My rhymes: and say no hindrance may restrain
Love from his aim when Love is bent thereon;
And that were love at my disposal lain—
All mine to take!—and Death had said, ‘Refrain,
Lest I, even I, exact the cost thereof,’
I know that even as the weathervane
Follows the wind so would I follow Love.”
Sire Edward put aside the lute. “Thus ends the Song of Service,” he said, “which was made not by the King of England but by Edward Plantagenet—hot-blooded and desirous man!—in honor of the one woman who within more years than I care to think of has at all considered Edward Plantagenet.”
“I do not comprehend,” she said. And, indeed, she dared not.
But now he held both tiny hands in his. “At best, your poet is an egotist. I must die presently. Meantime I crave largesse, madame, and a great almsgiving, so that in his unending sleep your poet may rehearse our present love.” And even in Rigon’s dim light he found her kindling eyes not niggardly.
Sire Edward strode to the window and raised big hands toward the spear-points of the aloof stars. “Master of us all!” he cried; “O Father of us all! the Hammer of the Scots am I! the Scourge of France, the conqueror of Llewellyn and of Leicester, and the flail of the accursed race that slew Thine only Son! the King of England am I, who have made of England an imperial nation, and have given to Thy Englishmen new laws! And tonight I crave my hire. Never, O my Father, have I had of any person aught save reverence or hatred! never in my life has any person loved me! And I am old, my Father—I am old, and presently I die. As I have served Thee—as Jacob wrestled with Thee at the ford of Jabbok—at the place of Peniel—” Against the tremulous blue and silver of the forest the Princess saw how horribly the big man was shaken. “My hire! my hire!” he hoarsely said. “Forty long years, my Father! And now I will not let Thee go except Thou hear me, and grant me life and this woman’s love.”
He turned, stark and black in the rearward splendor of the moon. “As a prince hast thou power with God,” he calmly said, “and thou hast prevailed. For the King of kings was never obdurate, my dear, to them that have deserved well of Him. So He will attend to my request, and will get us out of this pickle somehow.”
Even as he said this, Philippe the Handsome came into the room, and at the heels of the French King were seven lords, armed cap-à-pie.
The French King was an odd man. Subtly smiling, he came forward through the twilight, with soft, long strides, and he made no outcry at recognition of his sister. “Take the woman away, Victor,” he said, disinterestedly, to de Montespan. Afterward he sat down beside the table and remained silent for a while, intently regarding Sire Edward and the tiny woman who clung to Sire Edward’s arm; and in the flickering gloom of the hut Philippe smiled as an artist may smile who gazes on the perfected work and knows it to be adroit.

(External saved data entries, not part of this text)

`config.mk`:
```
export PLATFORM = sky130hd
export DESIGN_NAME = apb_slave_mem
export DESIGN_NICKNAME = d
export VERILOG_FILES = /design/src/rtl/apb_pkg.sv /design/src/rtl/apb_wait_counter.sv /design/src/rtl/apb_slave_mem.sv
export SDC_FILE = /design/constraint.sdc
export NUM_CORES = 1
export LEC_CHECK = 0
export BUFFER_PORTS_ARGS = -buffer_cell sky130_fd_sc_hd__clkbuf_2
export CORE_MARGIN = 10
export CORE_UTILIZATION = 50
export DETAILED_ROUTE_END_ITERATION = 10
export PLACE_DENSITY = 0.67
export REMOVE_ABC_BUFFERS = 1
export SYNTH_ARGS = -nofsm -noshare
export SYNTH_HDL_FRONTEND = slang
export SYNTH_SLANG_ARGS = --single-unit
```
`constraint.sdc`:
```
create_clock -name hclk -period 2.8 [get_ports hclk]
set_input_delay 0.42 -clock hclk [delete_from_list [all_inputs] [get_ports hclk]]
set_output_delay 0.42 -clock hclk [all_outputs]
set_load 0.01 [all_outputs]
```
`src/rtl/apb_pkg.sv`:
```
// ---------------------------------------------------------------------------
// apb_pkg: shared APB slave types, bus widths and address-decode helper. Rev 1.0
// ---------------------------------------------------------------------------
`default_nettype none

package apb_pkg;

  localparam int APB_ADDR_W = 32;
  localparam int APB_DATA_W = 32;

  typedef enum logic [0:0] {
    IDLE   = 1'b0,
    ACCESS = 1'b1
  } apb_state_e;

  // An access errors when it falls below the window, past its end, or is not word aligned.
  function automatic logic apb_decode_err(
    input logic [APB_ADDR_W-1:0] addr,
    input logic [APB_ADDR_W-1:0] base,
    input logic [APB_ADDR_W-1:0] span
  );
    logic [APB_ADDR_W-1:0] off;
    off = addr - base;
    return (addr < base) || (off >= span) || (addr[1:0] != 2'b00);
  endfunction

endpackage

`default_nettype wire

```
`src/rtl/apb_wait_counter.sv`:
```
// ---------------------------------------------------------------------------
// apb_wait_counter: loadable down-counter, done while the count is one. Rev 1.0
// ---------------------------------------------------------------------------
`default_nettype none

module apb_wait_counter #(
  parameter int CNT_W = 4
) (
  input  logic             hclk,
  input  logic             hresetn,
  input  logic             load,
  input  logic [CNT_W-1:0] load_val,
  input  logic             dec,
  output logic             done
);

  logic [CNT_W-1:0] cnt_d;
  logic [CNT_W-1:0] cnt_q;

  always_comb begin
    cnt_d = cnt_q;
    if (load) begin
      cnt_d = load_val;
    end else if (dec && (cnt_q != '0)) begin
      cnt_d = cnt_q - 1'b1;
    end
  end

  always_ff @(posedge hclk) begin
    if (!hresetn) begin
      cnt_q <= '0;
    end else begin
      cnt_q <= cnt_d;
    end
  end

  assign done = (cnt_q == CNT_W'(1));

endmodule

`default_nettype wire

```
`src/rtl/apb_slave_mem.sv`:
```
// ---------------------------------------------------------------------------
// apb_slave_mem: APB completer with programmable wait states over a word memory. Rev 1.0
// ---------------------------------------------------------------------------
`default_nettype none

module apb_slave_mem
  import apb_pkg::*;
#(
  parameter int unsigned     SEL_IDX     = 0,
  parameter logic [31:0]     BASE_ADDR   = 32'h8000_0000,
  parameter int unsigned     DEPTH       = 16,
  parameter int unsigned     WAIT_STATES = 0
) (
  input  logic                  hclk,
  input  logic                  hresetn,
  input  logic [2:0]            pselx,
  input  logic                  penable,
  input  logic                  pwrite,
  input  logic [APB_ADDR_W-1:0] paddr,
  input  logic [APB_DATA_W-1:0] pwdata,
  output logic [APB_DATA_W-1:0] prdata,
  output logic                  pready,
  output logic                  pslverr
);

  localparam int              IDX_W   = (DEPTH > 1) ? $clog2(DEPTH) : 1;
  localparam logic [31:0]     SPAN    = 32'(DEPTH * 4);
  localparam logic [3:0]      WS_LOAD = 4'(WAIT_STATES);

  apb_state_e            state_d, state_q;
  logic                  write_d, write_q;
  logic                  err_d, err_q;
  logic [IDX_W-1:0]      idx_d, idx_q;
  logic [APB_DATA_W-1:0] wdata_d, wdata_q;
  logic                  pready_d, pready_q;
  logic                  pslverr_d, pslverr_q;
  logic [APB_DATA_W-1:0] prdata_d, prdata_q;
  logic [APB_DATA_W-1:0] mem_d [DEPTH];
  logic [APB_DATA_W-1:0] mem_q [DEPTH];

  logic                  sel;
  logic [APB_ADDR_W-1:0] off;
  logic [IDX_W-1:0]      idx_w;
  logic                  err_w;
  logic                  cnt_load, cnt_dec, cnt_done;
  logic                  mem_we;
  logic                  pselx_unused;

  assign sel          = pselx[SEL_IDX];
  assign pselx_unused = ^pselx;
  assign off          = paddr - BASE_ADDR;
  assign idx_w        = IDX_W'(off >> 2);
  assign err_w        = apb_decode_err(paddr, BASE_ADDR, SPAN);

  apb_wait_counter #(
    .CNT_W (4)
  ) u_wait_counter (
    .hclk     (hclk),
    .hresetn  (hresetn),
    .load     (cnt_load),
    .load_val (WS_LOAD),
    .dec      (cnt_dec),
    .done     (cnt_done)
  );

  always_comb begin
    state_d   = state_q;
    write_d   = write_q;
    err_d     = err_q;
    idx_d     = idx_q;
    wdata_d   = wdata_q;
    pready_d  = pready_q;
    pslverr_d = pslverr_q;
    prdata_d  = prdata_q;
    cnt_load  = 1'b0;
    cnt_dec   = 1'b0;
    mem_we    = 1'b0;

    case (state_q)
      IDLE: begin
        pready_d  = 1'b0;
        pslverr_d = 1'b0;
        prdata_d  = '0;
        // penable without a preceding setup phase is ignored here.
        if (sel && !penable) begin
          state_d  = ACCESS;
          write_d  = pwrite;
          err_d    = err_w;
          idx_d    = idx_w;
          wdata_d  = pwdata;
          cnt_load = 1'b1;
          if (WAIT_STATES == 0) begin
            pready_d  = 1'b1;
            pslverr_d = err_w;
            prdata_d  = (!pwrite && !err_w) ? mem_q[idx_w] : '0;
          end
        end
      end
      ACCESS: begin
        if (!sel) begin
          state_d   = IDLE;
          pready_d  = 1'b0;
          pslverr_d = 1'b0;
          prdata_d  = '0;
        end else if (penable) begin
          if (pready_q) begin
            mem_we    = write_q && !err_q;
            state_d   = IDLE;
            pready_d  = 1'b0;
            pslverr_d = 1'b0;
            prdata_d  = '0;
          end else begin
            cnt_dec = 1'b1;
            if (cnt_done) begin
              pready_d  = 1'b1;
              pslverr_d = err_q;
              prdata_d  = (!write_q && !err_q) ? mem_q[idx_q] : '0;
            end
          end
        end
      end
      default: state_d = IDLE;
    endcase
  end

  always_comb begin
    mem_d = mem_q;
    if (mem_we) begin
      mem_d[idx_q] = wdata_q;
    end
  end

  always_ff @(posedge hclk) begin
    if (!hresetn) begin
      state_q   <= IDLE;
      write_q   <= 1'b0;
      err_q     <= 1'b0;
      idx_q     <= '0;
      wdata_q   <= '0;
      pready_q  <= 1'b0;
      pslverr_q <= 1'b0;
      prdata_q  <= '0;
      mem_q     <= '{default: '0};
    end else begin
      state_q   <= state_d;
      write_q   <= write_d;
      err_q     <= err_d;
      idx_q     <= idx_d;
      wdata_q   <= wdata_d;
      pready_q  <= pready_d;
      pslverr_q <= pslverr_d;
      prdata_q  <= prdata_d;
      mem_q     <= mem_d;
    end
  end

  assign prdata  = prdata_q;
  assign pready  = pready_q;
  assign pslverr = pslverr_q;

endmodule

`default_nettype wire
```
==> run_results.csv, run 1 <==
group,metric,value,unit
status,status,"finished, final reports clean",
timing,fmax,391,MHz
floorplanning,io_pins,105,
timing,hold_viol,0,
detailed_routing,finalWirelength,103,mm
timing,slew_violations,0,
worst_hold_path,timing.hold.worst.class,"in -> reg",
timing,fin_crit,2560,ps
clock_tree,clock_latency,620,ps
floorplanning,placementRows,90,
critical_path,ff2ff_setup_slack,240,ps
yosys,post_synth_num_cell_types,49,
clock_tree,cts_resized,0,
floorplanning,die-width,267,um
yosys,synth_area,30400,sq um
layout,multi_input_area,17200,sq um
global_routing,grt_max_degree,109,
layout,nNetsFinal,3290,
yosys,async_flop_share,0,
critical_path,worstPathArrival,3090,ps
clock_tree,cts_tree,"built",
detailed_routing,num_vias,25613,
detailed_routing,drtAntennaViolNets,0,
clock_tree,clkTransAtPathRegs,60,ps
critical_path,slowest_delay,730,ps
placement,dp_hpwl,60.6,mm
global_routing,antenna_found_initial,1,
global_routing,grt_pass1_wl,157,mm
detailed_routing,drc,0,
global_routing,grt.total_usage,0.287,
power_and_ir_drop,irDropWorstVdd,0.413,mV
yosys,ys_warn_count,0,
yosys,yosys_most_used_dff,"dfxtp_1",
yosys,synthCells,3268,
clock_tree,cts_sinks,589,
layout,utilization,0.570,
critical_path,r2r-start,"state_q$_SDFF_PN0_",
timing,rsz0062_at_grt,"no",
worst_hold_path,holdPathStages,3,
power_and_ir_drop,power.density,535,nW/um^2
yosys,ys_seq_area_frac,0.388,
clock_tree,htreeDepth,3,
layout,fillers,5130,
critical_path,crit_fanout,14,
timing,timing.final.crit_share,0.913,
critical_path,r2r-end,"prdata[15]$_SDFFE_PN0P_",
global_routing,overflow,0,
critical_path,cp_num_buf_inv,2,
yosys,syn_area_per_cell,9.30,sq um
timing,finalWorstSetupSlack,244,ps
yosys,ys_seq_elements,589,
placement,placed_cells,3931,
layout,seqCellArea,11800,sq um
floorplanning,design.die.area,71000,sq um
timing,tns,0,ps
global_routing,grt_pass1_vias,25776,
detailed_routing,drt_iter0_markers,2750,
critical_path,critPathLaunchType,"flip-flop",
layout,area_growth,13.1,%
power_and_ir_drop,leakagePower,0.0113,uW
critical_path,slowest_stage,"nor4_1",
critical_path,startpoint,"state_q$_SDFF_PN0_",
worst_hold_path,worstHoldStart,"pwdata[3]",
clock_tree,cts_hold_repair.buffers,0,
detailed_routing,dr.pass1.iters,8,
floorplanning,fp.dieH,267,um
timing,finalClockSkew,30.0,ps
layout,drive_gt1_frac,0.206,
critical_path,crit_chain,"nand2_1 -> buf_4 -> nor4_1 -> and2_2 -> buf_4 -> o211ai_1 -> a21oi_1",
job,maxCapViolCount,0,
clock_tree,clockRootBuffer,"clkbuf_16",
layout,final_cells,4053,
clock_tree,cts_buffers,66,
detailed_routing,wl_per_cell,25.4,um
timing,slew_headroom,0.349,
floorplanning,start_util,0.504,
worst_hold_path,worstHoldEndpoint,"wdata_q[3]$_SDFFE_PN0P_",
timing,worst_slew_pin_slew,968,ps
clock_tree,cts_setup_buffers,0,
critical_path,crit_top_cell,"buf_4",
detailed_routing,viasPerCell,6.32,
critical_path,critPathCaptureType,"flip-flop",
placement,io_buffers,102,
layout,final_common_cell,"nand2_1",
layout,final_cell_mix,"nand2_1 (1141), dfxtp_1 (585), a21boi_0 (411)",
timing,setup_viol,0,
yosys,synth-edff-count,0,
layout,diodes,0,
clock_tree,cts_buffer_depth,3,
floorplanning,core,60200,sq um
layout,final_area,34400,sq um
placement,placed_cell_area,32200,sq um
critical_path,reg2regPathDepth,7,
critical_path,worst-setup-path-type,"reg -> reg",
critical_path,crit_family,"simple AND/OR/NAND/NOR gates",
placement,gp_congestion,0.852,
critical_path,cp.required,3330,ps
placement,dp_slack,187,ps
[where the power goes]
group / total, uW / internal, uW / switching [uW] / leakage (uW)
registers: 8550 / 8410 / 142 / 0.00475
clock network: 8790 / 5120 / 3670 / 0.00109
logic: 1050 / 453 / 601 / 0.00549
total: 18400 / 14000 / 4410 / 0.0113
[area by class of cell]
cell class | count | share of cell area
Multi-Input combinational cell | 2321 | 0.501
Sequential cell | 589 | 0.343
Timing Repair Buffer | 234 | 0.0630
Clock buffer | 105 | 0.0594
Tap cell | 782 | 0.0285
Clock inverter | 17 | 0.00430
Inverter | 5 | 0.000546
[flip-flops by register name, indices dropped and copies added (netlist names), 4 cells and up]
| register | count |
|---|---|
| u_wait_counter.cnt_q | 4 |
| wdata_q | 32 |
| idx_q | 4 |
| prdata | 32 |
| mem_q | 512 |
[worst min-delay path, stage by stage]
cell and delay (ps):
clkbuf_2 80, nand2_1 40, a21boi_0 60
[per-layer routing]
layer	routed length (um)	global-route usage
met5	12	0
met3	10600	0.0543
met1	38500	0.354
met2	48200	0.474
met4	5640	0.147
[through the flow]
step,total power [uW],hold WS (ps)
final,18400,29.7
after floorplan,9170,442
after global routing,18900,33.0
after global placement,9760,448
after CTS,18500,9.01
after detailed placement,9780,459
[kinds of logic (layout without fill, tap and decap cells)]
group | count (synthesis) | in the layout | synth area share
AND/OR/NAND/NOR | 1245 | 1245 | 0.160
adder cells (fa/ha/maj) | 2 | 2 | 0.000823
buffers and inverters | 358 | 361 | 0.0502
XOR/XNOR | 3 | 3 | 0.000865
multiplexers | 383 | 383 | 0.232
AO/OA/AOI/OAI | 688 | 688 | 0.167
flip-flops | 589 | 589 | 0.388
[worst max-delay path by stage]
| stage | endpoint | slack (ps) | cells after the start |
|---|---|---|---|
| after floorplan | mem_q[0]$_SDFFE_PN0P_ | -4110 | 5 |
| after global placement | prdata[1]$_SDFFE_PN0P_ | 200 | 8 |
| after detailed placement | prdata[29]$_SDFFE_PN0P_ | 190 | 8 |
| after CTS | prdata[15]$_SDFFE_PN0P_ | 300 | 7 |
| after global routing | prdata[1]$_SDFFE_PN0P_ | 170 | 7 |
| final | prdata[15]$_SDFFE_PN0P_ | 240 | 7 |
[Yosys cell counts (2+ instances only)]
cell type | instances | area share
nand2_1 | 1150 | 0.14
dfxtp_1 | 589 | 0.39
a21boi_0 | 411 | 0.10
mux4_2 | 255 | 0.19
clkbuf_1 | 231 | 0.029
a21boi_1 | 138 | 0.034
buf_2 | 106 | 0.017
mux2i_1 | 96 | 0.032
o211ai_1 | 64 | 0.016
nor2_1 | 42 | 0.0052
a21oi_1 | 33 | 0.0054
mux2_2 | 32 | 0.012
a22oi_1 | 31 | 0.0077
buf_1 | 9 | 0.0011
and2_0 | 8 | 0.0016
nor4_1 | 7 | 0.0014
buf_6 | 6 | 0.0022
nor2b_1 | 5 | 0.0010
inv_1 | 4 | 0.00049
nand3_1 | 4 | 0.00066
nor4_2 | 4 | 0.0016
a211oi_1 | 3 | 0.00074
and3_1 | 3 | 0.00062
or3b_1 | 3 | 0.00086
a31oi_1 | 2 | 0.00041
and2_1 | 2 | 0.00041
and3b_1 | 2 | 0.00058
ha_1 | 2 | 0.00082
nand4_1 | 2 | 0.00041
nor3b_2 | 2 | 0.00082
nor4b_1 | 2 | 0.00058
o211a_1 | 2 | 0.00066
xor2_1 | 2 | 0.00058
(Power assumes the default switching activity.)
==> run 2, diff against run 1 <==
--- a/config.mk
+++ b/config.mk
@@ -8,6 +8,7 @@
 export BUFFER_PORTS_ARGS = -buffer_cell sky130_fd_sc_hd__clkbuf_2
 export CORE_MARGIN = 10
 export CORE_UTILIZATION = 50
+export CTS_BUF_LIST = sky130_fd_sc_hd__clkbuf_8
 export DETAILED_ROUTE_END_ITERATION = 10
 export PLACE_DENSITY = 0.67
 export REMOVE_ABC_BUFFERS = 1
==> run_results.csv, run 2 (same netlist as run 1, synthesis figures left out) <==
group,metric,value,unit
clock_tree,clkTransAtPathRegs,60,ps
timing,setup_viol,0,
layout,final_cell_mix,"nand2_1 (1141), dfxtp_1 (585), a21boi_0 (411)",
floorplanning,design.die.area,71000,sq um
floorplanning,io_pins,105,
power_and_ir_drop,p_clk_frac,0.453,
job,maxCapViolCount,0,
critical_path,critPathCaptureType,"flip-flop",
timing,slew_headroom,0.312,
placement,dp_slack,187,ps
timing,timing.final.crit_share,0.922,
layout,seqCellArea,11800,sq um
layout,fillers,5160,
floorplanning,core,60200,sq um
power_and_ir_drop,irDropWorstVdd,0.384,mV
timing,fmax,387,MHz
placement,placed_cell_area,32200,sq um
detailed_routing,dr.pass1.iters,5,
layout,final_cells,4144,
timing,rsz0062_at_grt,"no",
critical_path,reg2regPathDepth,7,
layout,final_common_cell,"nand2_1",
timing,fin_crit,2580,ps
global_routing,grt_pass1_wl,157,mm
critical_path,critPathLaunchType,"flip-flop",
timing,slew_violations,0,
critical_path,crit_family,"simple AND/OR/NAND/NOR gates",
power_and_ir_drop,leakagePower,0.0116,uW
layout,final_area,34600,sq um
clock_tree,cts_buffer_depth,3,
critical_path,slowest_stage,"nor4_1",
critical_path,cp.required,3420,ps
floorplanning,start_util,0.504,
detailed_routing,wl_per_cell,24.8,um
timing,worst_slew_pin_slew,1020,ps
critical_path,cp_num_buf_inv,2,
power_and_ir_drop,p_sw_frac,0.252,
layout,area_growth,13.8,%
timing,whs,45.0,ps
placement,dp_hpwl,60.6,mm
clock_tree,cts_sinks,589,
detailed_routing,viasPerCell,6.24,
floorplanning,placementRows,90,
detailed_routing,drc,0,
clock_tree,cts_tree,"built",
power_and_ir_drop,p_comb_frac,0.062,
critical_path,crit_chain,"nand2_1 -> buf_4 -> nor4_1 -> and2_2 -> buf_4 -> o211ai_1 -> a21oi_1",
timing,finalWorstSetupSlack,218,ps
placement,gp_congestion,0.852,
layout,top_register,"mem_q",
clock_tree,cts_resized,0,
global_routing,grt.total_usage,0.287,
clock_tree,clockRootBuffer,"clkbuf_8",
layout,drive_gt1_frac,0.215,
detailed_routing,drtAntennaViolNets,0,
clock_tree,htreeDepth,3,
status,status,"finished, final reports clean",
detailed_routing,drt_iter0_markers,2709,
critical_path,crit_fanout,14,
placement,io_buffers,102,
detailed_routing,finalWirelength,103,mm
worst_hold_path,holdPathStages,3,
detailed_routing,num_vias,25864,
detailed_routing,wl_met2,47.9,mm
layout,multi_input_area,17200,sq um
critical_path,worstPathArrival,3200,ps
power_and_ir_drop,power.density,510,nW/um^2
clock_tree,cts_setup_buffers,0,
clock_tree,clock_latency,720,ps
layout,largest_register_ffs,512,
critical_path,slowest_delay,780,ps
global_routing,grt_max_degree,109,
critical_path,worst-setup-path-type,"reg -> reg",
worst_hold_path,timing.hold.worst.class,"in -> reg",
clock_tree,cts_buffers,101,
critical_path,worst-path-stages,7,
layout,nNetsFinal,3358,
power_and_ir_drop,net-switching-power,4440,uW
global_routing,grt_pass1_vias,26222,
floorplanning,die-width,267,um
power_and_ir_drop,power.internal,13200,uW
timing,finalClockSkew,34.2,ps
detailed_routing,wl_met1,39.4,mm
global_routing,antenna_found_initial,1,
timing,hold_viol,0,
global_routing,overflow,0,
floorplanning,fp.dieH,267,um
detailed_routing,met3_length,10.2,mm
power_and_ir_drop,seq_power_share,0.485,
placement,placed_cells,3931,
critical_path,crit_top_cell,"buf_4",
detailed_routing,top_layer,"met4",
==> run 2: cell types whose count changed in the layout (fill, tap and decap cells not counted), moves of 2 or more <==
cell | previous run | this run
clkbuf_1 | 17 | 0
clkbuf_16 | 68 | 0
clkbuf_8 | 20 | 135
clkinv_2 | 11 | 8
clkinvlp_4 | 0 | 4
dlygate4sd3_1 | 0 | 33
inv_1 | 4 | 32
inv_8 | 0 | 2
==> run 2: cell type report <==
type / count / area share
Sequential cell: 589 / 0.341
Clock inverter: 44 / 0.00622
Multi-Input combinational cell: 2321 / 0.498
Antenna cell: 1 / 0.0000724
Inverter: 5 / 0.000543
Clock buffer: 135 / 0.0537
Tap cell: 782 / 0.0283
Timing Repair Buffer: 267 / 0.0721
==> run 2: through the flow <==
| stage | util | setup TNS (ps) | total power, uW |
|---|---|---|---|
| after detailed placement | 0.534 | 0 | 9780 |
| after global placement | 0.534 | 0 | 9760 |
| after global routing | 0.574 | 0 | 18100 |
| after CTS | 0.574 | 0 | 17700 |
| final | 0.574 | 0 | 17600 |
| after floorplan | - | -1980600 | 9170 |
==> run 2: metal layers <==
metal | up-vias | track usage
met2 | 1394 | 0.470
met5 | - | 0
met4 | 0 | 0.151
met3 | 335 | 0.0606
met1 | 12752 | 0.352
li1 | 11383 | -
==> run 2: power by group through the flow <==
stage	logic (uW)	clock network, uW	registers (uW)
2_1_floorplan	419	0	8760
3_3_place_gp	1030	0	8730
3_5_place_dp	1040	0	8740
4_1_cts	1080	8070	8550
5_1_grt	1140	8440	8560
6_report	1090	7980	8560
==> run 2: path summary, 6_finish.rpt <==
| kind | start | endpoint | slack, ps |
|---|---|---|---|
| max | state_q$_SDFF_PN0_ | prdata[31]$_SDFFE_PN0P_ | 220 |
| min | pwdata[21] | wdata_q[21]$_SDFFE_PN0P_ | 50 |
| max reg2reg | state_q$_SDFF_PN0_ | prdata[31]$_SDFFE_PN0P_ | 220 |
| min reg2reg | mem_q[183]$_SDFFE_PN0P_ | mem_q[183]$_SDFFE_PN0P_ | 470 |
==> run 2: worst register-to-register path, cell delays in order, from the launching register on <==
cell      delay, ps
dfxtp_1         450
nand2_1         110
buf_4           170
nor4_1          780
and2_2          310
buf_4           330
o211ai_1        190
a21oi_1         160
==> run 2: repair_timing <==
action,CTS,global route
hold endpoints to repair,34,0
setup endpoints to repair,0,0
hold buffers,33,0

“You prefer to remain, my sister?” he said presently. “Hé bien! it happens that tonight I am in a mood for granting almost any favor. A little later and I will attend to your merits.” The fleet disorder of his visage had lapsed again into the meditative smile which was that of Lucifer watching a toasted soul. “And so it ends,” he said, “and England loses tonight the heir that Manuel the Redeemer provided. Conqueror of Scotland, Scourge of France! O unconquerable king! and will the worms of Ermenoueïl, then, pause tomorrow to consider through what a glorious turmoil their dinner came to them?”
“Do you design to murder me?” Sire Edward said.
The French King shrugged. “I design that within this moment my lords shall slay you while I sit here and do not move a finger. Is it not good to be a king, my cousin, and to sit quite still, and to see your bitterest enemy hacked and slain—and all the while to sit quite still, quite unruffled, as a king should always be? Eh, eh! I never lived until tonight!”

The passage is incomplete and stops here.